<file path="config.mk">
export PLATFORM = sky130hd
export DESIGN_NAME = fp_normalize_round
export DESIGN_NICKNAME = d
export VERILOG_FILES = /design/src/rtl/fp_normalize_round.sv
export SDC_FILE = /design/constraint.sdc
export NUM_CORES = 1
export LEC_CHECK = 0
export CELL_PAD_IN_SITES_DETAIL_PLACEMENT = 0
export CELL_PAD_IN_SITES_GLOBAL_PLACEMENT = 1
export CORE_MARGIN = 2
export CORE_UTILIZATION = 45
export DETAILED_ROUTE_END_ITERATION = 12
export GPL_ROUTABILITY_DRIVEN = 0
export PLACE_DENSITY = 0.93
export SLEW_MARGIN = 0
export SYNTH_ARGS = -nofsm -noshare
export SYNTH_HDL_FRONTEND = slang
export SYNTH_SLANG_ARGS = --single-unit
export TNS_END_PERCENT = 10
</file>
<file path="constraint.sdc">
create_clock -name clk -period 9.55 [get_ports clk]
set_input_delay 1.4325 -clock clk [delete_from_list [all_inputs] [get_ports clk]]
set_output_delay 1.4325 -clock clk [all_outputs]
set_load 0.01 [all_outputs]
</file>
<file path="src/rtl/fp_normalize_round.sv">
// Post-add normalise and round-to-nearest-even stage of the single-precision FP adder.
// Build option: define FP_NORM_FTZ_EN to flush subnormal results to signed zero.
module fp_normalize_round #(
    parameter int SHIFT_STEP = 1
) (
    input  logic        clk,
    input  logic        rst,
    input  logic        in_valid,
    output logic        in_ready,
    input  logic [24:0] mant_sum,
    input  logic        sign_res,
    input  logic [7:0]  exp_in,
    output logic        out_valid,
    input  logic        out_ready,
    output logic [31:0] result,
    output logic        flag_ovf,
    output logic        flag_unf,
    output logic        flag_zero
);

    typedef enum logic [1:0] {S_IDLE, S_NORM, S_ROUND, S_DONE} state_t;

    localparam logic [8:0] STEP9 = 9'(SHIFT_STEP);

    state_t      r_state;
    state_t      w_state_nxt;

    logic [24:0] r_m;
    logic [8:0]  r_e;
    logic        r_s;
    logic        r_g;

    logic [8:0]  w_k;
    logic [24:0] w_m_sh;
    logic [8:0]  w_e_sh;
    logic        w_norm_done;

    logic [24:0] w_m_rnd;
    logic [23:0] w_m_fin;
    logic [8:0]  w_e_fin;
    logic [31:0] w_res;
    logic        w_ovf;
    logic        w_unf;
    logic        w_zero;

    function automatic logic [4:0] lzc24(input logic [23:0] v);
        lzc24 = 5'd24;
        for (int i = 0; i < 24; i++) begin
            if (v[i]) lzc24 = 5'(23 - i);
        end
    endfunction

    // Guard-only ties-to-even: a set guard is an exact half, so round up only if odd.
    function automatic logic [24:0] round_ne(input logic [24:0] m, input logic g);
        round_ne = m + {24'd0, g & m[0]};
    endfunction

    always_ff @(posedge clk) begin
        if (rst) r_state <= S_IDLE;
        else     r_state <= w_state_nxt;
    end

    always_comb begin
        w_state_nxt = r_state;
        case (r_state)
            S_IDLE:  if (in_valid)    w_state_nxt = S_NORM;
            S_NORM:  if (w_norm_done) w_state_nxt = S_ROUND;
            S_ROUND:                  w_state_nxt = S_DONE;
            S_DONE:  if (out_ready)   w_state_nxt = S_IDLE;
            default:                  w_state_nxt = S_IDLE;
        endcase
    end

    always_comb begin
        in_ready  = (r_state == S_IDLE);
        out_valid = (r_state == S_DONE);
    end

    // Left-shift amount is capped by the lead-zero count, the per-cycle step and e-1.
    always_comb begin
        w_k = {4'd0, lzc24(r_m[23:0])};
        if (w_k > STEP9)       w_k = STEP9;
        if (w_k > r_e - 9'd1)  w_k = r_e - 9'd1;
        if (r_m == '0 || r_m[24]) w_k = '0;
        w_m_sh      = r_m << w_k;
        w_e_sh      = r_e - w_k;
        w_norm_done = (r_m == '0) || r_m[24] || w_m_sh[23] || (w_e_sh == 9'd1);
    end

    always_ff @(posedge clk) begin
        case (r_state)
            S_IDLE: begin
                if (in_valid) begin
                    r_m <= mant_sum;
                    r_e <= {1'b0, exp_in};
                    r_s <= sign_res;
                    r_g <= 1'b0;
                end
            end
            S_NORM: begin
                if (r_m[24]) begin
                    r_m <= r_m >> 1;
                    r_g <= r_m[0];
                    r_e <= r_e + 9'd1;
                end else begin
                    r_m <= w_m_sh;
                    r_e <= w_e_sh;
                end
            end
            default: ;
        endcase
    end

    always_comb begin
        w_m_rnd = round_ne(r_m, r_g);
        w_m_fin = w_m_rnd[24] ? w_m_rnd[24:1] : w_m_rnd[23:0];
        w_e_fin = w_m_rnd[24] ? r_e + 9'd1 : r_e;
        w_res   = '0;
        w_ovf   = 1'b0;
        w_unf   = 1'b0;
        w_zero  = 1'b0;
        if (w_m_fin == '0) begin
            w_zero = 1'b1;
        end else if (w_e_fin >= 9'd255) begin
            w_res = {r_s, 8'hFF, 23'h0};
            w_ovf = 1'b1;
        end else if (!w_m_fin[23]) begin
`ifdef FP_NORM_FTZ_EN
            w_res  = {r_s, 31'h0};
            w_unf  = 1'b1;
            w_zero = 1'b1;
`else
            w_res = {r_s, 8'h00, w_m_fin[22:0]};
            w_unf = 1'b1;
`endif
        end else begin
            w_res = {r_s, w_e_fin[7:0], w_m_fin[22:0]};
        end
    end

    // Output registers load on the ROUND->DONE edge and hold through DONE.
    always_ff @(posedge clk) begin
        if (rst) begin
            result    <= '0;
            flag_ovf  <= 1'b0;
            flag_unf  <= 1'b0;
            flag_zero <= 1'b0;
        end else if (r_state == S_ROUND) begin
            result    <= w_res;
            flag_ovf  <= w_ovf;
            flag_unf  <= w_unf;
            flag_zero <= w_zero;
        end
    end

endmodule

</file>
==> results of run 1 <==
-- final cells by class --
type	instances	area, sq um
inverter	35	131
clock inverter	3	15.0
tap	184	230
multi-input combinational	677	4480
fill	1418	6830
sequential	73	1820
timing repair buffer	84	816
clock buffer	13	265
-- logic make-up (layout without fill, tap and decap cells) --
| family | count (synthesis) | after routing |
|---|---|---|
| simple gates | 298 | 298 |
| compound gates | 263 | 263 |
| buf+inv | 116 | 135 |
| flops | 73 | 73 |
| mux | 47 | 47 |
| xor+xnor | 41 | 41 |
| fa+ha+maj | 21 | 21 |
| other cells | 2 | 7 |
-- routing by layer --
layer  vias up  part of all wire, %
li1       3231                    -
met1      3051                   47
met2       334                   43
met3        33                  7.7
met4         0                  2.1
met5         -                    0
-- state kept, by name, summed over array words and instances (netlist names) --
signal / cells
r_state: 2
r_s: 1
result: 32
r_m: 25
flag_ovf: 1
flag_unf: 1
flag_zero: 1
r_g: 1
r_e: 9
-- worst min-delay path by stage --
stage / end / slack (ps) / cells after the start
6_report: flag_unf$_SDFFE_PP0P_ / 450 / 2
2_1_floorplan: flag_unf$_SDFFE_PP0P_ / 470 / 2
3_5_place_dp: flag_ovf$_SDFFE_PP0P_ / 450 / 1
5_1_grt: result[14]$_SDFFE_PP0P_ / 490 / 1
3_3_place_gp: flag_unf$_SDFFE_PP0P_ / 440 / 2
4_1_cts: flag_unf$_SDFFE_PP0P_ / 460 / 2
-- synthesized netlist by cell type, types with 10 or more instances --
cell type and count:
sky130_fd_sc_hd__ha_1 20, sky130_fd_sc_hd__mux2i_1 38, sky130_fd_sc_hd__inv_1 32, sky130_fd_sc_hd__nand3_1 30
sky130_fd_sc_hd__o31ai_1 11, sky130_fd_sc_hd__nor3_1 20, sky130_fd_sc_hd__xor2_1 13, sky130_fd_sc_hd__o21ai_0 71
sky130_fd_sc_hd__dfxtp_1 37, sky130_fd_sc_hd__buf_1 10, sky130_fd_sc_hd__xnor2_1 28, sky130_fd_sc_hd__a21oi_1 43
sky130_fd_sc_hd__buf_2 21, sky130_fd_sc_hd__o211ai_1 11, sky130_fd_sc_hd__a31oi_1 12, sky130_fd_sc_hd__clkbuf_1 47
sky130_fd_sc_hd__nand4_1 24, sky130_fd_sc_hd__nand2_1 91, sky130_fd_sc_hd__nor4_1 13, sky130_fd_sc_hd__a22o_1 23
sky130_fd_sc_hd__and3_1 18, sky130_fd_sc_hd__nor2_1 54, sky130_fd_sc_hd__edfxtp_1 36, sky130_fd_sc_hd__a211oi_1 10
-- report_power, final --
part	switching (mW)	leakage, nW	internal, mW	total (mW)
Combinational	1.04	2.10	0.661	1.70
Sequential	0.269	0.644	0.503	0.772
Clock	0.132	0.142	0.193	0.325
Total	1.44	2.88	1.36	2.80
-- tightest hold or removal path: cells and delay by family (launching register included) --
kind	cells	cell delay, ps
flip-flops	1	310
AO/OA/AOI/OAI	1	50
AND/OR/NAND/NOR	1	50
-- through the flow --
stage | power [mW] | utilization [%] | instance area, sq um | setup slack (ps)
final | 2.80 | 53.2 | 7760 | 3270
after global routing | 3.01 | 53.2 | 7760 | 2670
after CTS | 2.76 | 53.2 | 7760 | 3360
after detailed placement | 2.43 | 51.3 | 7480 | 3380
after global placement | 2.42 | 51.3 | 7480 | 3610
after floorplan | 1.94 | - | 6750 | 4180
==> impl.org, run 1 <==
** Timing
- Hold timing on the final database bottoms out at a slack of 450 ps.
- Final-layout setup total negative slack :: 0 ps
- Timing-limited maximum frequency :: 159 MHz
- Dividing the final minimum period by the clock period gives 65.7%.
- Unrepaired setup endpoints after global routing :: false
- Setup violations remaining at the end of the flow were counted as 0.
- Clock skew on the completed layout was measured at 6.50 ps.
- Final slew viol count :: 0
- The worst path in the final design needs a cycle of 6280 ps, including I/O delays and setup.
- Slew at the pin closest to its max-slew limit :: 1130 ps
- Final hold violation count :: 0
- Worst slew slack as a fraction of its limit :: 24.1%

** Synthesis
- The most used flip-flop cell after synthesis is sky130_fd_sc_hd__dfxtp_1.
- Number of flops mapped to enable cells by yosys :: 36
- After synthesis the netlist holds a flip-flop and latch count of 73.
- Async SR Flop Fraction :: 0%
- Largest area contributor in the netlist :: sky130_fd_sc_hd__edfxtp_1
- Ranked by total cell area, the synthesized netlist is headed by sky130_fd_sc_hd__edfxtp_1, sky130_fd_sc_hd__dfxtp_1, sky130_fd_sc_hd__mux2i_1.
- The Yosys step of the flow raised 0 warnings.
- Fraction of the mapped netlist area in compound gates :: 27.0%
- After synthesis, the largest family of logic cells by area is compound AO/OA/AOI/OAI gates.
- Share of the yosys chip area belonging to registers :: 27.1%
- Fraction of post-synthesis cell area in the top cell type by area :: 16.1%
- The synthesized netlist devotes 22.2% of its cell area to simple gates.
- Distinct cell type count of the synthesized netlist :: 80
- The synthesized netlist occupies a cell area of 6730 sq um.
- Number of standard cells after synthesis :: 861
- Summing the areas of all fa, ha and maj instances in the mapped netlist gives 4.01% of the synthesized area.
- Of the total synthesized cell area, the portion taken by XOR and XNOR cells is 5.33%.
- Average cell area after synthesis :: 7.82 sq um
- Share of cell area taken by muxes after synthesis :: 7.15%

** Floorplanning
- The floorplan step set the die width to 126 um.
- Die boundary height :: 126 um
- IO Count :: 75
- In this run the core area contains 44 standard-cell rows.
- The die covers 16000 sq um.
- Once the floorplan was initialized, standard cells occupied 46.1% of the core.
- Area of the core :: 14600 sq um

** Worst setup path
- Maximum net fanout on the critical path :: 26
- Most frequent CP cell :: sky130_fd_sc_hd__ha_1
- Arrival time reported for the critical path endpoint :: 6550 ps
- Counting cells, the worst reg-to-reg path comes to 22.
- Worst setup path endpoint :: r_state[0]$_SDFFE_PP0P_
- WP buf/inv :: 2
- The most critical setup path has its startpoint at r_e[0]$_DFFE_PP_.
- Critical Path Stages :: 22
- Walking the worst path, the cells encountered are inv_1, ha_1, nand2_1, xor2_1, ha_1, and3_1, a311o_1, a221o_1, or3_1, nor2_2, inv_2, ha_1, o21a_1, o31a_1, o21ai_0, a21boi_0, o21ai_0, nand2b_1, xor2_1, a31oi_1, a222oi_1, mux2i_1.
- Worst setup path class :: flop to flop
- For flop-to-flop paths, the worst setup slack is 3270 ps.
- Reg-to-reg endpoint :: r_state[0]$_SDFFE_PP0P_
- Nature of the critical path endpoint :: flop
- For this design, the slowest cell found on the critical path is sky130_fd_sc_hd__edfxtp_1.
- Startpoint of the lowest-slack register-to-register path :: r_e[0]$_DFFE_PP_
- Peak per-stage delay on the critical path :: 500 ps
- STA classifies the critical path startpoint as a flop.
- Required time reported for the critical path endpoint :: 9830 ps
- Worst path top cell family by delay :: compound AO/OA/AOI/OAI gates

** Flow run
- Max-capacitance violation count :: 0

** Route
- The detailed router placed 6649 vias in this run.
- Dividing the detail-routed via count by the number of cells gives 6.22.
- Detailed Route Iter0 Violations :: 746
- Detailed-route DRC error count :: 0
- After detailed routing, the average wire length per cell comes to 18.6 um.
- The pre-antenna-repair detailed-routing pass consisted of 6 iterations.
- The detail route stage leaves a number of antenna-violating nets equal to 0.
- The routed design has 19.9 mm of wire.

** Final layout
- Most common cell after layout, fill and taps aside :: sky130_fd_sc_hd__nand2_1
- 0 antenna diodes ended up in the layout.
- Leaving out fill and tap cells, the most frequent cells in the layout are sky130_fd_sc_hd__nand2_1, sky130_fd_sc_hd__clkdlybuf4s50_1, sky130_fd_sc_hd__o21ai_0.
- Final Instance Count excl. Fillers :: 1069
- In the final design database the tool counted 939 nets.
- Compared with the post-synthesis result, the final layout area differs by 15.2%.
- The post-route netlist has 7.46% of its cells at a drive strength greater than 1.

** Power
- For this design the ratio of total power to cell area is 361 nW/um^2.
- The analysis attributes to cell leakage a power of 2.88 nW.
- Maximum VDD drop :: 0.000183 V

** Status
- Result of the run :: completed

** Place
- Number of placed instances, taps included :: 1053
- Once detailed placement completed, the half-perimeter wirelength came to 14.6 mm.
- In this run the tool buffered the top-level ports with 74 buffer cells.

** Clocking
- Number of buffers inserted for hold repair after clock tree synthesis :: 0
- TritonCTS built the clock tree.
- Num CTS Buffers :: 9
- The clock drives 73 sinks.
- Setup repair bufs after CTS :: 0
- Number of buffers between clock root and the deepest sink :: 2
- Quantity of gates resized following cts :: 0
- Library cell used as clock root buffer :: sky130_fd_sc_hd__clkbuf_16
- Clock Latency Late Sink :: 350 ps
- Number of H-tree branching levels :: 3
- Clock slew seen by the registers of the worst setup and hold paths :: 60 ps

** Min path
- Hold path startpoint :: flag_unf$_SDFFE_PP0P_
- Type of the worst min-delay path :: flop to flop

** Global routing
- Number of antenna violations at the first check in global routing :: 0
- Routing usage on met1 :: 37.0%
- Most utilized layer in the global route result :: met2
- The first global-routing pass estimated 32.4 mm of wire.
- Met2 Use GR :: 37.3%
- Maximum number of pins on one net before global-route repair :: 67
- The via count of the first global-routing pass is 5991.
- Global routing used 3.84% of the available met3 tracks.
- Global-route usage over all layers :: 24.9%
- After global routing the overflow that remains totals 0.
No activity file was read; power rests on OpenSTA's default activity.
==> inputs of run 2 (changes only) <==
CORE_UTILIZATION = 43   (was 45)
PLACE_DENSITY = 0.9   (was 0.93)
clock period = 6.1 ns   (was 9.55 ns; I/O delays follow)
==> run 2 against run 1 <==
Clock skew up 2.3 ps. Design area increased by 1.6%. Count of clock-buffer cells in the layout down 4. Power grew 59%. Via count increased by 0.20%. Critical endpoint unchanged. Non-clock buffer count rose by 9. Global-route usage fell by 0.68 points. Final cell count rose by 3.4%. Worst hold slack improved by 8.2 ps. Highest routed layer unchanged. Critical path type unchanged. Maximum frequency is 11% higher. Register-to-register slack worse by 2900 ps.
==> impl.org, run 2 (synthesized netlist as in run 1, its figures left out) <==
** Final layout
- Number of inserted diodes :: 0 (unchanged)
- Area growth syn-to-layout :: 17.1%
- Design area :: 7880 sq um (+1.6%)
- result holds more flip-flops than any other register.
- Most common cell after layout, fill and taps aside :: sky130_fd_sc_hd__nand2_1
- Fraction of final layout cells sized beyond drive strength 1 :: 8.72% (+1.3 points)
- The largest registers in the layout are result: 32 flops, r_m: 25 flops, r_e: 9 flops.
- Net count of the finished layout :: 948 (+0.96%)
- The end-of-flow core utilization is 51.7% (-1.5 points).
- The top cell types in the final layout, fill and taps aside, are sky130_fd_sc_hd__nand2_1, sky130_fd_sc_hd__clkdlybuf4s50_1, sky130_fd_sc_hd__o21ai_0.
- The flip-flop count of the largest register after layout was 32 (unchanged).

** Timing
- Worst setup skew after layout :: 8.76 ps (+2.26 ps)
- Slew at the pin closest to its max-slew limit :: 1160 ps (+22.8 ps)
- The headroom to the max-slew limit was 22.9% (-1.2 points).
- Tightest hold margin :: 459 ps (+8.23 ps)
- The final count of negative-setup-slack endpoints came to 0 (unchanged).
- Timing-limited maximum frequency :: 176 MHz (+11%)
- Fraction of the cycle the final worst path needs :: 93.1% (+27 points)
- Final-layout setup total negative slack :: 0 ps (unchanged)
- Final hold violation count :: 0 (unchanged)
- The minimum clock period is 5680 ps (-598 ps).
- Setup repair after global routing left no endpoint under its margin.
- The final number of max-transition violations came to 0 (unchanged).

** Global routing
- The initial antenna violation count was 0 (unchanged).
- Maximum number of pins on one net before global-route repair :: 67 (unchanged)
- Wire length of the first global-routing pass :: 32.1 mm (-0.79%)
- Global-route congestion overflow total :: 0 (unchanged)
- Via count of the first global-routing pass :: 6099 (+1.8%)
- The total routing resource utilization after global routing is 24.3% (-0.68 points).

** Clocking
- Number of buffers between clock root and the deepest sink :: 2 (unchanged)
- TritonCTS Sinks :: 73 (unchanged)
- Clock Latency Late Sink :: 350 ps (about the same)
- CTS tree :: done
- The H-tree depth reported by CTS came to 3 (unchanged).
- The number of buffers inserted during clock tree synthesis was 9 (unchanged).
- Library cell used as clock root buffer :: sky130_fd_sc_hd__clkbuf_16
- Clock slew seen by the registers of the worst setup and hold paths :: 60 ps (about the same)

** Worst setup path
- Maximum net fanout on the critical path :: 14 (-46%)
- The worst path required time was 6380 ps (-3450 ps).
- Critical path startpoint category :: flop
- Worst setup path class :: flop to flop
- Nature of the critical path endpoint :: flop
- The endpoint arrival time on the critical path came to 5960 ps (-590 ps).

** Place
- DPL Wire Length :: 14.6 mm (-0.28%)
- The area after detailed placement is 7570 sq um (+1.3%).
- The count of port buffers added during placement is 74 (unchanged).

** Status
- The flow ran to the end, and the final reports show no timing, DRC or antenna violations.

** Power
- Cell area power density :: 563 nW/um^2 (+56%)
- The clock share of power was 12.3% (+0.7 points).
- Reg power frac :: 26.6% (-1.0 points)
- Design Power :: 4.44 mW (+59%)
- Switching power total :: 2.27 mW (+57%)
- The static power due to leakage was 2.94 nW (+1.8%).
- Net switching fraction of the power :: 51.1% (-0.41 points)
- Combinational fraction of design power :: 61.1% (+0.3 points)
- The internal power came to 2.17 mW (+60%).
- Maximum VDD drop :: 0.000291 V (+59%)

** Floorplanning
- Starting density of the core :: 44.1% (-2.0 points)
- The number of standard-cell rows in the floorplan came to 45 (+2.3%).
- Die footprint :: 16700 sq um (+4.5%)
- Area of the core :: 15300 sq um (+4.6%)
- Width of the die :: 129 um (+2.2%)
- The total I/O pin count is 75 (unchanged).
- The die height was 129 um (+2.2%).

** Route
- The mean number of vias per cell was 6.03 (-3.1%).
- First-pass detailed-route iteration total :: 8 (+2)
- The final routed wirelength across all metal layers is 20.0 mm (+0.31%).
- Detailed Route Iter0 Violations :: 660 (-12%)
- Mean routed wirelength per cell :: 18.1 um (-3.0%)
- The vias after detailed routing was 6662 (+0.20%).
- The antenna violation net count after detailed routing is 0 (unchanged).
- Detailed-route DRC error count :: 0 (unchanged)

** Flow run
- Max-capacitance violation count :: 0 (unchanged)

** Min path
- The tightest min-delay check is of the flop to flop type.
run 2: cell count changes in the layout (fill, tap and decap cells not counted):
cell / before / now
sky130_fd_sc_hd__inv_4: 0 / 1
sky130_fd_sc_hd__a221o_1: 8 / 7
sky130_fd_sc_hd__bufinv_16: 0 / 1
sky130_fd_sc_hd__clkinv_4: 0 / 2
sky130_fd_sc_hd__buf_4: 10 / 19
sky130_fd_sc_hd__clkbuf_4: 1 / 0
sky130_fd_sc_hd__clkbuf_1: 2 / 0
sky130_fd_sc_hd__inv_6: 0 / 2
sky130_fd_sc_hd__clkinv_2: 3 / 1
sky130_fd_sc_hd__clkbuf_16: 10 / 9
sky130_fd_sc_hd__a221o_2: 0 / 1
run 2: path summary, 6_finish.rpt:
kind	startpoint	end	slack [ps]	cells past startpoint
setup / recovery	r_e[0]$_DFFE_PP_	r_state[0]$_SDFFE_PP0P_	420	23
hold / removal	flag_unf$_SDFFE_PP0P_	flag_unf$_SDFFE_PP0P_	460	2
setup reg to reg	r_e[0]$_DFFE_PP_	r_state[0]$_SDFFE_PP0P_	420	23
hold reg to reg	flag_unf$_SDFFE_PP0P_	flag_unf$_SDFFE_PP0P_	460	2
run 2: final cells by class:
cell class,count,area (sq um)
inverter,35,131
clock buffer,9,225
sequential,73,1820
timing repair buffer,93,883
tap,211,264
clock inverter,7,76.3
multi-input combinational,677,4480
fill,1501,7380
run 2: stage by stage:
step | setup WS [ps] | cells
CTS | 306 | 1104
finish | 421 | 1105
global placement | 516 | 1088
floorplan | 727 | 866
global route | 36.2 | 1105
detailed placement | 322 | 1088
run 2: power groups by stage:
stage / clock, mW / sequential [mW] / combinational (mW)
2_1_floorplan: 0 / 0.902 / 2.13
3_3_place_gp: 0 / 1.17 / 2.64
3_5_place_dp: 0 / 1.17 / 2.65
4_1_cts: 0.554 / 1.17 / 2.66
5_1_grt: 0.573 / 1.21 / 2.98
6_report: 0.546 / 1.18 / 2.71
run 2: per-layer routing:
layer	up-vias	routed length, um	GRT usage [%]
li1	3246	-	-
met1	3099	9310	34.9
met2	282	8780	37.0
met3	35	1500	4.54
met4	0	368	7.03
met5	-	0	0
run 2: what timing repair did:
action,CTS,global route
endpoints found under the setup margin,0,2
setup buffers,0,1
hold buffers,0,0
gates resized for setup,0,1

TASK OBJECTIVE: Looking only at the entries, count the lines that contain the word "delays", then state that count and nothing else.

OUTPUT FOR THIS TASK: 2